中文摘要：

目的：探讨游离脂肪酸（free fatty acid，FFA）对3T3-L1前脂肪细胞分化的影响及其可能的作用机制。方法：用FFA（100μg／ml）刺激小鼠成纤维细胞株3T3-L1；构建11β-羟化类固醇脱氢酶1（11β-hydroxysteroid dehydrogenase type 1．11β-HSD1）的SiRNA表达质粒pGCsilencer^TM H1／TetO1-11β—HSD1转染到3T3-L1细胞中并稳定表达，Western blot验证转染效率：采用荧光定量PCR检测脂肪细胞分化相关标志基因：过氧化物酶体增殖物激活受体γ（Peroxisome proliferator-activated receptorγ，PPARγ），CAATT增强子结合蛋白α（CAATT enhancer binding proteins α，C／EBPα）．脂蛋白脂酶（Lipoprotein lipase．LPL）和脂肪酸合成酶（Fatty acid synthetase，FAS）mRNA表达量的改变以及FFA刺激时11β-HSD1的基因表达水平。

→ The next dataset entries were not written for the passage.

[src/rtl/muldiv_unit.sv]
// Iterative RV32M/RV64M multiply/divide unit (IDLE/CALC/DONE).
// Define MULDIV_FAST_MUL_EN for a single-cycle multiply path.
module muldiv_unit
  import pipe_pkg::*;
#(
  parameter int XLEN = 32
) (
  input  logic            clk,
  input  logic            rst_n,
  input  logic            start_i,
  input  muldiv_op_t      op_i,
  input  logic [XLEN-1:0] a_i,
  input  logic [XLEN-1:0] b_i,
  input  logic            flush_i,
  output logic            ready_o,
  output logic            busy_o,
  output logic            done_o,
  output logic [XLEN-1:0] result_o
);

  localparam int CW = $clog2(XLEN);
  localparam logic [XLEN-1:0] MOST_NEG = {1'b1, {(XLEN-1){1'b0}}};

  muldiv_state_t     state_q, state_d;
  logic [CW-1:0]     cnt_q, cnt_d;
  logic [XLEN-1:0]   result_q, result_d;
  muldiv_op_t        op_q, op_d;
  logic              sa_q, sa_d, sb_q, sb_d;
  logic [XLEN-1:0]   opb_q, opb_d;
  logic [2*XLEN-1:0] acc_q, acc_d, step_acc;

  logic              accept, sa_in, sb_in, b_zero, ovf;
  logic [XLEN-1:0]   a_mag, b_mag;
`ifdef MULDIV_FAST_MUL_EN
  logic [2*XLEN-1:0] fast_prod;
`endif

  // Apply result sign and pick the half / quotient / remainder the op wants.
  function automatic logic [XLEN-1:0] finish_res(input muldiv_op_t op, input logic [2*XLEN-1:0] acc,
                                                input logic sa, input logic sb);
    logic [2*XLEN-1:0] prod;
    logic [XLEN-1:0]   quo, rem;
    prod = (sa ^ sb) ? -acc : acc;
    quo  = (sa ^ sb) ? -acc[XLEN-1:0] : acc[XLEN-1:0];
    rem  = sa ? -acc[2*XLEN-1:XLEN] : acc[2*XLEN-1:XLEN];
    case (op)
      OP_MUL:                      return prod[XLEN-1:0];
      OP_MULH, OP_MULHSU, OP_MULHU: return prod[2*XLEN-1:XLEN];
      OP_DIV, OP_DIVU:             return quo;
      default:                     return rem;
    endcase
  endfunction

  muldiv_step #(.XLEN(XLEN)) u_step (
    .is_div_i (op_is_div(op_q)),
    .acc_i    (acc_q),
    .opb_i    (opb_q),
    .acc_o    (step_acc)
  );

  assign ready_o  = (state_q == MD_IDLE) || (state_q == MD_DONE);
  assign busy_o   = (state_q == MD_CALC);
  assign done_o   = (state_q == MD_DONE);
  assign result_o = result_q;

  always_comb begin
    accept = start_i && ready_o && !flush_i;
    sa_in  = a_i[XLEN-1] && (op_i == OP_MULH || op_i == OP_MULHSU || op_i == OP_DIV || op_i == OP_REM);
    sb_in  = b_i[XLEN-1] && (op_i == OP_MULH || op_i == OP_DIV || op_i == OP_REM);
    a_mag  = sa_in ? -a_i : a_i;
    b_mag  = sb_in ? -b_i : b_i;
    b_zero = op_is_div(op_i) && (b_i == '0);
    ovf    = (op_i == OP_DIV || op_i == OP_REM) && (a_i == MOST_NEG) && (b_i == '1);
`ifdef MULDIV_FAST_MUL_EN
    fast_prod = {{XLEN{1'b0}}, a_mag} * {{XLEN{1'b0}}, b_mag};
`endif

    state_d  = state_q;
    cnt_d    = cnt_q;
    result_d = result_q;
    op_d     = op_q;
    sa_d     = sa_q;
    sb_d     = sb_q;
    opb_d    = opb_q;
    acc_d    = acc_q;

    case (state_q)
      MD_CALC: begin
        acc_d = step_acc;
        cnt_d = cnt_q + CW'(1);
        if (cnt_q == CW'(XLEN-1)) begin
          state_d  = MD_DONE;
          cnt_d    = '0;
          result_d = finish_res(op_q, step_acc, sa_q, sb_q);
        end
      end
      default: begin
        state_d = MD_IDLE;
        if (accept) begin
          op_d  = op_i;
          sa_d  = sa_in;
          sb_d  = sb_in;
          cnt_d = '0;
          if (b_zero) begin
            state_d  = MD_DONE;
            result_d = op_i[1] ? a_i : '1;
          end else if (ovf) begin
            state_d  = MD_DONE;
            result_d = op_i[1] ? '0 : MOST_NEG;
`ifdef MULDIV_FAST_MUL_EN
          end else if (!op_is_div(op_i)) begin
            state_d  = MD_DONE;
            result_d = finish_res(op_i, fast_prod, sa_in, sb_in);
`endif
          end else begin
            state_d = MD_CALC;
            acc_d   = op_is_div(op_i) ? {{XLEN{1'b0}}, a_mag} : {{XLEN{1'b0}}, b_mag};
            opb_d   = op_is_div(op_i) ? b_mag : a_mag;
          end
        end
      end
    endcase

    // Abort wins over everything, including a same-cycle request.
    if (flush_i) begin
      state_d  = MD_IDLE;
      cnt_d    = '0;
      result_d = result_q;
    end
  end

  always_ff @(posedge clk or negedge rst_n) begin
    if (!rst_n) begin
      state_q  <= MD_IDLE;
      cnt_q    <= '0;
      result_q <= '0;
    end else begin
      state_q  <= state_d;
      cnt_q    <= cnt_d;
      result_q <= result_d;
    end
  end

  always_ff @(posedge clk) begin
    op_q  <= op_d;
    sa_q  <= sa_d;
    sb_q  <= sb_d;
    opb_q <= opb_d;
    acc_q <= acc_d;
  end

endmodule

[config.mk]
export PLATFORM = sky130hd
export DESIGN_NAME = muldiv_unit
export DESIGN_NICKNAME = d
export VERILOG_FILES = /design/src/rtl/pipe_pkg.sv /design/src/rtl/muldiv_step.sv /design/src/rtl/muldiv_unit.sv
export SDC_FILE = /design/constraint.sdc
export NUM_CORES = 1
export LEC_CHECK = 0
export ABC_AREA = 1
export BUFFER_PORTS_ARGS = -buffer_cell sky130_fd_sc_hd__buf_2
export CELL_PAD_IN_SITES_DETAIL_PLACEMENT = 1
export CELL_PAD_IN_SITES_GLOBAL_PLACEMENT = 1
export CORE_UTILIZATION = 30
export DETAILED_ROUTE_END_ITERATION = 12
export PLACE_DENSITY = 0.6
export SETUP_SLACK_MARGIN = 0.5
export SYNTH_ARGS = -nofsm -noshare
export SYNTH_HDL_FRONTEND = slang
export SYNTH_HIERARCHICAL = 1
export SYNTH_SLANG_ARGS = --single-unit
[constraint.sdc]
create_clock -name clk -period 9.35 [get_ports clk]
set_clock_uncertainty 0.2 [all_clocks]
set_input_delay 1.87 -clock clk [delete_from_list [all_inputs] [get_ports clk]]
set_output_delay 1.87 -clock clk [all_outputs]
set_load 0.01 [all_outputs]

结果：FFA刺激后，分化指标PPARγ、C／EBPα、LPL和FAS的mRNA表达量增加，促进了脂肪细胞的分化（P〈0．01）；同时11β-HSD1基因的表达增加（P〈0．05）；11β-HSD1基因沉默后，分化指标的mRNA表达量降低，脂肪细胞的分化能力下降（P〈0．01）。结论：FFA和11β-HSD1都能促进脂肪细胞分化，FFA的成脂作用可能通过增加11β-HSD1的表达实现。

英文摘要：

Objective：To investigate the effects and mechanisms of free fatty acid （FFA） on 3T3-L1 preadipocyte differentiation. Methods： 1 β-HSD1-SiRNA expression plasmid （pGCsilencerTM H1/TetOl-1β-HSD1） was constructed and transfected into 3T3-L1 cells. 100 μg/ml FFA was added to the 3T3-L1 cells. Levels of adipogenesis-associated markers such as Peroxisome proliferatoractivated receptorγ （PPARγ）, CCAAT enhancer binding protein α （C/EBPα）, lipoprotein lipase （LPL）, and fatty acid synthetase （FAS） were measured. Results：When the cells treated with FFA, mRNA expressions of PPARγC/EBPα,LPL and FAS were upregulated and the expression of 11β-HSD1 also increased. When 11β-HSD1 was silenced, the levels of the markers were downregulated. Condusion：FFA and 11β-HSD1 could promote adipocyte differentiation, and the effect of FFA on adipogenesis carried out through increasing the expression of 1 β-HSD1.